月影
起きるともう、そこにジルの姿はなかった。


前までは、時間がある時には一緒に食事まで済ませていたというのに、そんなことももう、遠い昔のことのよう。


残されたのは空虚感と左腕のシップの下の青アザのみで、膝を抱え、込み上げてくるものを堪えた。


今日は同伴の予定もなく、いつも通りの時間に支度をし、そしていつも通りの時間に家を出る。


が、いつもとは違うコンビニに立ち寄ろうとしたところで、あたしの足は止まってしまう。



「あらら?
めっちゃ偶然やんか!
つか、コンビニで遭遇しまくるとか、これってある意味運命ちゃうん?」


笑って近づいて来たのは、ギンちゃんだった。


正直今、一番会いたくない人物だっただけに、あたしは言葉を返すこともなく、「どうも。」とだけ言った。

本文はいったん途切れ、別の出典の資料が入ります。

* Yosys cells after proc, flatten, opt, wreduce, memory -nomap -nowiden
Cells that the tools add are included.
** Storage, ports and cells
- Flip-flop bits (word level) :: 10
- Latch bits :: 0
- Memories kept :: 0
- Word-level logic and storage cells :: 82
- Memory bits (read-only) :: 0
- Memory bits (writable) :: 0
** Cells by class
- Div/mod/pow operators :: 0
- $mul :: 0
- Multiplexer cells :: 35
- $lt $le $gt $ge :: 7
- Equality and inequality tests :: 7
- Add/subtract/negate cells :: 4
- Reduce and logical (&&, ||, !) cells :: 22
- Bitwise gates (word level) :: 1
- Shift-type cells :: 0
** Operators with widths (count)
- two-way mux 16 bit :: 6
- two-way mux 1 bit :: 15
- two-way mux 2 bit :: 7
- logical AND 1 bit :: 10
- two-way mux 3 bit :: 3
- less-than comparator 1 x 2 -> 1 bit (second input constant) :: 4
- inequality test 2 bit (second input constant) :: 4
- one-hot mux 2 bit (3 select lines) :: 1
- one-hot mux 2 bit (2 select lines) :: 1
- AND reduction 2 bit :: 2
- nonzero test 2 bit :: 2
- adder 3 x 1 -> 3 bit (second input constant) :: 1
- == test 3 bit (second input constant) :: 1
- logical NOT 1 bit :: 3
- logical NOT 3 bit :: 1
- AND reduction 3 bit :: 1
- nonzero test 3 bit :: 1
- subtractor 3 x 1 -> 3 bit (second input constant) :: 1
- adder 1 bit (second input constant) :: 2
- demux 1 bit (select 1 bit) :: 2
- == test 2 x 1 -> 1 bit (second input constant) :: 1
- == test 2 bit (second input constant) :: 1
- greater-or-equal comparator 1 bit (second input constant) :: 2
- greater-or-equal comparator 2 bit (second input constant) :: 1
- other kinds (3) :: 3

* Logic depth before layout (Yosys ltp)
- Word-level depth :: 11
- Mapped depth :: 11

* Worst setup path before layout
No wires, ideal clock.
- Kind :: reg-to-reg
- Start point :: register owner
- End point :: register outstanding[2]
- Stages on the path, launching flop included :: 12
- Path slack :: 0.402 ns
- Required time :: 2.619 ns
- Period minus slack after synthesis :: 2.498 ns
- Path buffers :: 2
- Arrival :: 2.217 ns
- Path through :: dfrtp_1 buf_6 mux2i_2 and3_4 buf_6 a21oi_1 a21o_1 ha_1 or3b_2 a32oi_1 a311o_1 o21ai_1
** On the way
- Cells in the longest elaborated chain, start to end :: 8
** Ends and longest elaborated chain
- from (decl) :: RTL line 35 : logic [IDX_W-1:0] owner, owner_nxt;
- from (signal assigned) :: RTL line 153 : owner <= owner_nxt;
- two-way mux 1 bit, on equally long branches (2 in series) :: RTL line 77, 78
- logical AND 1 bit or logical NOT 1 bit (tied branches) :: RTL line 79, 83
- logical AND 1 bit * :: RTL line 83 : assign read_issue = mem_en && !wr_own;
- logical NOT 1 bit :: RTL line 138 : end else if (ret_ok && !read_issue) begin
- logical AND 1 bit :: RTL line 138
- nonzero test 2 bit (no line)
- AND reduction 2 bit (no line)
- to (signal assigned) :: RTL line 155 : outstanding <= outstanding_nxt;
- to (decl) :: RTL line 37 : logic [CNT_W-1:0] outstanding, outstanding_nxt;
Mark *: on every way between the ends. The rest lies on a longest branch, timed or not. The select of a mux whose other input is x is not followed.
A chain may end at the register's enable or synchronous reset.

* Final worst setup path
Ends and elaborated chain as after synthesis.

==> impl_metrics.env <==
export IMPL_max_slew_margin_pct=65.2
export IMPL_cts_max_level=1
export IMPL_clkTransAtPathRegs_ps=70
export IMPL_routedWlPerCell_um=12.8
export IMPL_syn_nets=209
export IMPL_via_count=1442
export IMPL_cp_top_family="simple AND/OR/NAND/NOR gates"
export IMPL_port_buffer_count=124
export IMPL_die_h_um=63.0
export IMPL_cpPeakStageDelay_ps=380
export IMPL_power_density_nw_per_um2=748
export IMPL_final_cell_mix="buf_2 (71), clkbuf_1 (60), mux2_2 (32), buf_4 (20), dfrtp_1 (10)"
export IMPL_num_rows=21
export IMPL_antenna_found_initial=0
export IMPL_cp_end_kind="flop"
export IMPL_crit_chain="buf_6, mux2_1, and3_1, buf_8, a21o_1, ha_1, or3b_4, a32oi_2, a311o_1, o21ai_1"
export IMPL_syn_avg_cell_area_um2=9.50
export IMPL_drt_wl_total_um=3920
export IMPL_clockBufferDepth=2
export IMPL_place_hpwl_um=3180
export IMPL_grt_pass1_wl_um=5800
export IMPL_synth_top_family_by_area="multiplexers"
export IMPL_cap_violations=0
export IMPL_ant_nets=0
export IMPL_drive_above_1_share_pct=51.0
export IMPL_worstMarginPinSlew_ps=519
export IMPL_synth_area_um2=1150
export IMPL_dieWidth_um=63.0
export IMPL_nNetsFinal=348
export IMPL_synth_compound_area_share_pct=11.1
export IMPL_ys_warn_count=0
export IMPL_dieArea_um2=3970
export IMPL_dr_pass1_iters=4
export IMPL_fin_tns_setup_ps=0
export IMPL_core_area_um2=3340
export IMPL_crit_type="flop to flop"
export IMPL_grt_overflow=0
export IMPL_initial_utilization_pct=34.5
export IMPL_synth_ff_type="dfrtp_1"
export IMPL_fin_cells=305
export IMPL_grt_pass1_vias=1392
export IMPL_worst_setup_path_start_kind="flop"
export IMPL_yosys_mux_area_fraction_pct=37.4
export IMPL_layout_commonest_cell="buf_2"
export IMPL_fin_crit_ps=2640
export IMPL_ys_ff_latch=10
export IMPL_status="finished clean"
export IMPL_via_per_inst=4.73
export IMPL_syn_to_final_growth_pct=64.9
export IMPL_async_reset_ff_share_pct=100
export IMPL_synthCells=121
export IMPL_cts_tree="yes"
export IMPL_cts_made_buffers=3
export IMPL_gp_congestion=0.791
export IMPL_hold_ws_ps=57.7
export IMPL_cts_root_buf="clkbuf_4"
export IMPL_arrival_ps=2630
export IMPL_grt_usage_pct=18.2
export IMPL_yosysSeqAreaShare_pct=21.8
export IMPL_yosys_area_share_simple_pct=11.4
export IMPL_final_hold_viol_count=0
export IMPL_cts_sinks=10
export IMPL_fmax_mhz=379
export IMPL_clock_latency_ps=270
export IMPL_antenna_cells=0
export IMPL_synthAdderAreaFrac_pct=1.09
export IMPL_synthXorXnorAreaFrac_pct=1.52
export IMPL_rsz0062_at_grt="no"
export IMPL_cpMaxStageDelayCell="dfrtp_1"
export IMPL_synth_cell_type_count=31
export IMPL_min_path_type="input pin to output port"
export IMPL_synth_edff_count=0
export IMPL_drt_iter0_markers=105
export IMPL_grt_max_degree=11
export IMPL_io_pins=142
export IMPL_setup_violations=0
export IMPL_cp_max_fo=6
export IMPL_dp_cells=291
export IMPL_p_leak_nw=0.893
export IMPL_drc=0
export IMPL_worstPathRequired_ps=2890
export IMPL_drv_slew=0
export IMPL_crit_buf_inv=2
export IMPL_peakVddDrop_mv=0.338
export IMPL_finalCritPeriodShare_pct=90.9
`config.mk`:
```
export PLATFORM = sky130hd
export DESIGN_NAME = sun_serial_tx
export DESIGN_NICKNAME = d
export VERILOG_FILES = /design/src/rtl/sun_serial_pkg.sv /design/src/rtl/sun_serial_bittmr.sv /design/src/rtl/sun_serial_tx.sv
export SDC_FILE = /design/constraint.sdc
export NUM_CORES = 1
export LEC_CHECK = 0
export ABC_AREA = 1
export BUFFER_PORTS_ARGS = -buffer_cell sky130_fd_sc_hd__buf_2
export CAP_MARGIN = 10
export CORE_MARGIN = 4
export CORE_UTILIZATION = 35
export CTS_CLUSTER_SIZE = 28
export DETAILED_ROUTE_END_ITERATION = 7
export HOLD_SLACK_MARGIN = 0.1
export PLACE_DENSITY = 0.65
export SLEW_MARGIN = 30
export SYNTH_ARGS = -nofsm -noshare
export SYNTH_HDL_FRONTEND = slang
export SYNTH_SLANG_ARGS = --single-unit
```
`constraint.sdc`:
```
create_clock -name CK -period 3.8 [get_ports CK]
set_clock_uncertainty 0.05 [all_clocks]
set_input_delay 0.76 -clock CK [delete_from_list [all_inputs] [get_ports CK]]
set_output_delay 0.76 -clock CK [all_outputs]
set_load 0.01 [all_outputs]
```
`src/rtl/sun_serial_pkg.sv`:
```
// Shared types and helpers for the serial readout transmitter.
package sun_serial_pkg;

    typedef enum logic [1:0] {
        S_IDLE  = 2'd0,
        S_SHIFT = 2'd1,
        S_GAP   = 2'd2
    } state_e;

    // Counter width for a range of n states; never below one bit.
    function automatic int unsigned cnt_w(input int unsigned n);
        return (n > 2) ? $clog2(n) : 1;
    endfunction

    // Widths for the default configuration (WIDTH=8, DIV=4).
    localparam int unsigned BITCNT_W = cnt_w(8);
    localparam int unsigned DIVCNT_W = cnt_w(4);

    // SCLK is high in the second half of each bit period.
    function automatic logic sclk_hi(input int unsigned divcnt, input int unsigned div);
        return divcnt >= (div / 2);
    endfunction

endpackage

```
`src/rtl/sun_serial_bittmr.sv`:
```
// Bit-period timer: counts CK cycles within one serial bit (or the trailing gap).
module sun_serial_bittmr
    import sun_serial_pkg::*;
#(
    parameter int unsigned DIV = 4
) (
    input  logic CK,
    input  logic R,
    input  logic run,
    input  logic clear,
    output logic bit_end,
    output logic half,
    output logic mid
);

    localparam int unsigned CntW = cnt_w(DIV);
    localparam logic [CntW-1:0] CntLast = CntW'(DIV - 1);
    localparam logic [CntW-1:0] CntMid  = CntW'((DIV / 2) - 1);

    logic [CntW-1:0] cnt_q, cnt_d;

    // Next count: clear wins, otherwise wrap at the end of the bit period.
    always_comb begin
        cnt_d = cnt_q;
        if (clear) begin
            cnt_d = '0;
        end else if (run) begin
            cnt_d = (cnt_q == CntLast) ? '0 : cnt_q + 1'b1;
        end
    end

    // Counter register.
    always_ff @(posedge CK or posedge R) begin
        if (R) begin
            cnt_q <= '0;
        end else begin
            cnt_q <= cnt_d;
        end
    end

    // Decodes of the current count; mid marks the last low-SCLK cycle.
    always_comb begin
        bit_end = (cnt_q == CntLast);
        half    = sclk_hi(32'(cnt_q), DIV);
        mid     = (cnt_q == CntMid);
    end

endmodule

```
`src/rtl/sun_serial_tx.sv`:
```
// Parallel-to-serial readout transmitter: one word per VALID/READY handshake, shifted
// out MSB-first with a generated SCLK and a frame strobe SFRM. All outputs are flops.
module sun_serial_tx
    import sun_serial_pkg::*;
#(
    parameter int unsigned WIDTH = 8,
    parameter int unsigned DIV   = 4
) (
    input  logic             CK,
    input  logic             R,
    input  logic [WIDTH-1:0] DATA,
    input  logic             VALID,
    output logic             READY,
    output logic             SDO,
    output logic             SCLK,
    output logic             SFRM
);

    localparam int unsigned BitW = cnt_w(WIDTH);
    localparam logic [BitW-1:0] BitFirst = BitW'(WIDTH - 1);

    state_e           state_q, state_d;
    logic [WIDTH-1:0] shreg_q, shreg_d;
    logic [BitW-1:0]  bitcnt_q, bitcnt_d;

    logic tmr_run, tmr_clear;
    logic tmr_bit_end, tmr_half, tmr_mid;

    logic ready_d, sdo_d, sclk_d, sfrm_d;

    sun_serial_bittmr #(
        .DIV (DIV)
    ) u_bittmr (
        .CK      (CK),
        .R       (R),
        .run     (tmr_run),
        .clear   (tmr_clear),
        .bit_end (tmr_bit_end),
        .half    (tmr_half),
        .mid     (tmr_mid)
    );

    // Next-state logic for the FSM, shift register and bit counter.
    always_comb begin
        state_d   = state_q;
        shreg_d   = shreg_q;
        bitcnt_d  = bitcnt_q;
        tmr_run   = 1'b0;
        tmr_clear = 1'b0;
        unique case (state_q)
            S_IDLE: begin
                tmr_clear = 1'b1;
                if (VALID) begin
                    shreg_d  = DATA;
                    bitcnt_d = BitFirst;
                    state_d  = S_SHIFT;
                end
            end
            S_SHIFT: begin
                tmr_run = 1'b1;
                if (tmr_bit_end) begin
                    if (bitcnt_q == '0) begin
                        state_d = S_GAP;
                    end else begin
                        shreg_d  = {shreg_q[WIDTH-2:0], 1'b0};
                        bitcnt_d = bitcnt_q - 1'b1;
                    end
                end
            end
            S_GAP: begin
                tmr_run = 1'b1;
                if (tmr_bit_end) begin
                    tmr_clear = 1'b1;
                    state_d   = S_IDLE;
                end
            end
            default: begin
                state_d = S_IDLE;
            end
        endcase
    end

    // Output values for the coming cycle, decoded from next state so the flops line up
    // with the FSM. SCLK rises after the mid count and falls after the bit-end count.
    always_comb begin
        ready_d = (state_d == S_IDLE);
        sfrm_d  = (state_d == S_SHIFT);
        sdo_d   = (state_d == S_SHIFT) && shreg_d[WIDTH-1];
        sclk_d  = (state_d == S_SHIFT) && !tmr_clear && (tmr_mid || (tmr_half && !tmr_bit_end));
    end

    // State, datapath and output registers.
    always_ff @(posedge CK or posedge R) begin
        if (R) begin
            state_q  <= S_IDLE;
            shreg_q  <= '0;
            bitcnt_q <= '0;
            READY    <= 1'b1;
            SDO      <= 1'b0;
            SCLK     <= 1'b0;
            SFRM     <= 1'b0;
        end else begin
            state_q  <= state_d;
            shreg_q  <= shreg_d;
            bitcnt_q <= bitcnt_d;
            READY    <= ready_d;
            SDO      <= sdo_d;
            SCLK     <= sclk_d;
            SFRM     <= sfrm_d;
        end
    end

endmodule

```
# After elaboration in Yosys (flattened, before gate mapping)
# Index checks and enable logic that the tools add are counted.
# classes
order_cmp,1
add_sub_neg,2
mux,19
eq_ne,8
n_reduce_logical,14
# op_table
op,n
$mux W8,3
$pmux W8 S2,1
$mux W2,7
$mux W3,3
$eq A2 B1 Y1 const B,3
$ne A2 B2 Y1 const B,3
$pmux W2 S3,1
$pmux W3 S2,1
$eq A2 B2 Y1 const B,2
$logic_and A1 B1 Y1,4
$logic_not A2 Y1,2
$reduce_and A4 Y1,1
$reduce_bool A2 Y1,2
$logic_not A3 Y1,1
$sub A3 B1 Y3 const B,1
$add A2 B1 Y2 const B,1
$ge A2 B2 Y1 const B,1
$logic_not A1 Y1,2
$mux W1,2
$pmux W1 S2,1
$reduce_or A2 Y1,1
$logic_or A1 B1 Y1,1
# word_totals
in_bits,11
output_inout_bits,4
register_bits,19

# Logic depth before layout (Yosys ltp)
# logic_depth
ltp_word,7
ltp_mapped,8
depth_no_buf,8

# Modules after synthesis
# From an unflattened synthesis, not the netlist that was laid out.
# hier_totals
hier_cells,137
area_unflattened_um2,1133.6
# modules_own_cells
mod,area_each_um2,cells_each,n_inst
sun_serial_tx,987.2,119,1
sun_serial_bittmr,146.4,18,1

# Least setup slack after synthesis
# Ideal clock, no wire load.
# synth_path
kind,in2reg
startpoint,input VALID
endpoint,register shreg_q[1]
n_path_buf,1
setup_slack_ps,2311
path_stages,6
arrival_time_ps,1317
setup_ps,123
path_cell_list,buf_2 > nand2_1 > nand2_1 > o21ai_2 > nand2_1 > nand2_1
# synth_between
elab_chain_len,2
# synth_rtl
item,line,rtl
from (decl),sun_serial_tx.sv:12,"input logic VALID,"
$ne A2 B2 Y1 (no line),--,
$reduce_and A4 Y1 (no line),--,
to (signal assigned),sun_serial_tx.sv:104,shreg_q <= shreg_d;
to (decl),sun_serial_tx.sv:23,"logic [WIDTH-1:0] shreg_q, shreg_d;"
# No other way between the ends.
# A chain may end at the register's enable or synchronous reset.

# Worst setup path in the final report
# layout_path
startpoint,register READY
endpoint,output READY
# layout_rtl
item,line,rtl
from (decl),sun_serial_tx.sv:13,"output logic READY,"
from (signal assigned),sun_serial_tx.sv:106,READY <= ready_d;
# No word-level cell between the ends.

==> key figures <==
Outcome
  • Status: completed

Critical path
  • Top delay family on crit path: flip-flops
  • CP Data Arrival Time: 0.95 ns
  • WP data required: between 2 and 3 ns
  • CP bufs+invs: 1
  • Critical Path, Cell by Cell: buf_2
  • Crit Path Max Fanout: 1
  • Setup crit end kind: primary output
  • Startpoint types: register
  • CP max-delay cell: dfstp_2
  • CP Class: register to primary output
  • Largest stage delay, worst path: 0.54 ns

Route
  • DRC errors left: 0
  • Vias: about 790
  • Routed WL: ~1800 um
  • 1st-pass router iterations: 4
  • Vias per cell: 4.73
  • Final antenna-violating net count: 0
  • Wire per inst: 11.1 um
  • Initial DRC Count: 13

Cells and area
  • Area growth, synth to finish: 13.5%
  • Diode count: 0
  • Final core occ: a little over two fifths
  • Number of nets in the layout: 151
  • Final instance area: about 1100 sq um
  • Area occupied by multi-input gates: between 400 and 500 sq um
  • Layout cells sized above 1: 21.3%
  • Non-Filler Instances: 166
  • Fillcell total: 270
  • Register Area: 477 sq um

Die
  • Num ports: 15
  • Initial core utilization: a little under two fifths
  • FP Rows: 18
  • DIE WIDTH: around 60 um
  • Die area: 3650 sq um
  • Core ar.: roughly 2500 sq um
  • Die height: 60.4 um

Power
  • Max IR drop VDD: 425 uV
  • Register share of total power: 40.0%
  • Cell Int Power: 0.491 mW
  • Pleak: 0.589 nW
  • Sw Pwr: 0.381 mW
  • Total power draw: 0.872 mW
  • Switching part of the total: 43.7%
  • Comb pwr share: 48.0%
  • P per Cell Area: 798 nW/um^2
  • Clk pwr share: 12.0%

Clock network
  • Total CTS buffers: 3
  • CTS Buffer Depth: 2
  • CTS tree: built
  • Post CTS Setup Buffer Count: 0
  • Resize count post-CTS: 0
  • CTS Root Cell: clkbuf_4
  • Clock slew seen by the registers of the worst setup and hold paths: 0.12 ns
  • CTS Hold Bufs: 0
  • Worst-skew pair later-pin latency: 0.30 ns
  • Sink Count: 19
  • Number of H-tree levels: 1

Timing
  • Fmax: 569 MHz
  • Final worst setup slack: 2.04 ns
  • Tcrit/Tclk final: 46.3%
  • Setup tns final: 0 ns
  • Final setup viols: 0
  • Final Max Tran Viols: 0
  • Hold slack: 0.447 ns
  • Least-Margin Pin Slew: 0.722 ns
  • Final-report hold violation count: 0
  • RSZ-0062 raised after global routing: false
  • Slew HR: between 50 and 60%
  • Final Critical Period: 1.76 ns

Place
  • Placed inst area: about 1100 sq um
  • DPL Wire Length: 1400 um
  • Routability cong.: between 0.8 and 0.9
  • Port Buffers: 14
  • Dpl cells: 162
  • DP Worst Slack: 2.16 ns

Yosys
  • Synth Instances: 119
  • Syn_nets: 133
  • Post-synthesis sequential area ratio: between 40% and 50%
  • Commonest cells post-synth: nand2_1, dfrtp_1, inv_1
  • Prevailing post-synth register cell: dfrtp_1
  • Syn Area/Cell: 8.09 sq um
  • Leading area contributor after synthesis: dfrtp_1
  • Largest cells by area after synthesis: dfrtp_1, nand2_1, inv_1
  • Share of Yosys cell area claimed by the top area cell type: 46.8%
  • Async SR Flop Fraction: 100%
  • Most frequent cell after synthesis: nand2_1
  • Synth cell types: 19
  • Mapped Area: 962 sq um
  • Yosys reg bits: 19
  • Post-synth EDFFs: 0
  • Yosys warns: 0

Min path
  • Class of the worst hold path: register to register

GRT
  • Initial antenna violation count: 0
  • Largest net degree at the start of global routing: 20
  • Residual overflow from global routing: 0
  • Number of global-route vias before repair: 742
  • First-pass GRT wire length: 3150 um
  • Gr usage total: 11.6%

Flow run
  • Max_cap viols: 0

だけども彼は心底つまんなそうな顔をし、睨むような瞳をあたしに向ける。



「お前らのこと、嶋さん知ってるんやってなぁ?
なのにお咎めナシとか、どういうことや?」


やはり彼は、ジルから何も聞いていないらしい。


「知りませんけど。」とだけ言ったあたしに金髪は、チッと舌打ちを混じらせた。


これがギンちゃんの本当の顔だということはわかっているし、大方あの日、あたしに会いに店に来たというのも、適当な言葉だったのだろう。



「レナちゃんもジルも、俺に何隠してんねん?」


「ギンちゃんこそ、何企んでんの?」


ジルもギンちゃんも、あたしに会いにきたわけじゃないとするなら、目的は彩だったのだろうか。


考えるだけ意味がわからず、思わずあたしも目前の彼を睨み返した。